● **Your goal**: Pull out every line below that contains the word "vclk".

● **Excerpted records**:
BEGIN

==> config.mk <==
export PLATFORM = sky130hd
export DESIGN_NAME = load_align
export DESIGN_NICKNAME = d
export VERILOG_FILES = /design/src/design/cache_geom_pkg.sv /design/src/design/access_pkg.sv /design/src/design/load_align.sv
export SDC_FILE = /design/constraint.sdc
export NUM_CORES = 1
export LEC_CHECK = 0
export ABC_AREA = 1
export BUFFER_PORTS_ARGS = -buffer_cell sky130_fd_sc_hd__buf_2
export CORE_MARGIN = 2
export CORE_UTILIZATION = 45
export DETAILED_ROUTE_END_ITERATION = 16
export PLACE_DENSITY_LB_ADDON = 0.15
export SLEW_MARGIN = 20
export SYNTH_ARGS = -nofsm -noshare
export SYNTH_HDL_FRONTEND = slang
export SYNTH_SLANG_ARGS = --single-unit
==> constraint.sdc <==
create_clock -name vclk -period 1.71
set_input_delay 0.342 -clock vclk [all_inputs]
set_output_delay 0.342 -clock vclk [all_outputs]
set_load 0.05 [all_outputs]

END
BEGIN

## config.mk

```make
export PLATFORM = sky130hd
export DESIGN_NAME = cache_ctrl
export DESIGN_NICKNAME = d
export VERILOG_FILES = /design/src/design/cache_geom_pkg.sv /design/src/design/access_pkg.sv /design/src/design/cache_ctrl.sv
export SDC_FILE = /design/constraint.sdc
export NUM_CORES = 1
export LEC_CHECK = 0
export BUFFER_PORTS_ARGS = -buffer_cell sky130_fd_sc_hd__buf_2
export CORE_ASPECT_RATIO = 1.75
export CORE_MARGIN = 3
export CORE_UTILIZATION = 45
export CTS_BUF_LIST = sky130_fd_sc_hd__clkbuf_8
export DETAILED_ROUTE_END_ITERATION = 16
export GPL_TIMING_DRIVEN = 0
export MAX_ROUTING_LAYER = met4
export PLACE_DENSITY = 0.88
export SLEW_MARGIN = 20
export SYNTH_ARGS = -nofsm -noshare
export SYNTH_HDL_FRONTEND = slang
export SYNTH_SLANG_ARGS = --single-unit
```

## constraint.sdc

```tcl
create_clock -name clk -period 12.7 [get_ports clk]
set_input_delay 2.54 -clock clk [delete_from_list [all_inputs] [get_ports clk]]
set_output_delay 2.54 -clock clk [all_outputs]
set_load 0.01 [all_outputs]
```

END

● **Task result**:
create_clock -name vclk -period 1.71
set_input_delay 0.342 -clock vclk [all_inputs]
set_output_delay 0.342 -clock vclk [all_outputs]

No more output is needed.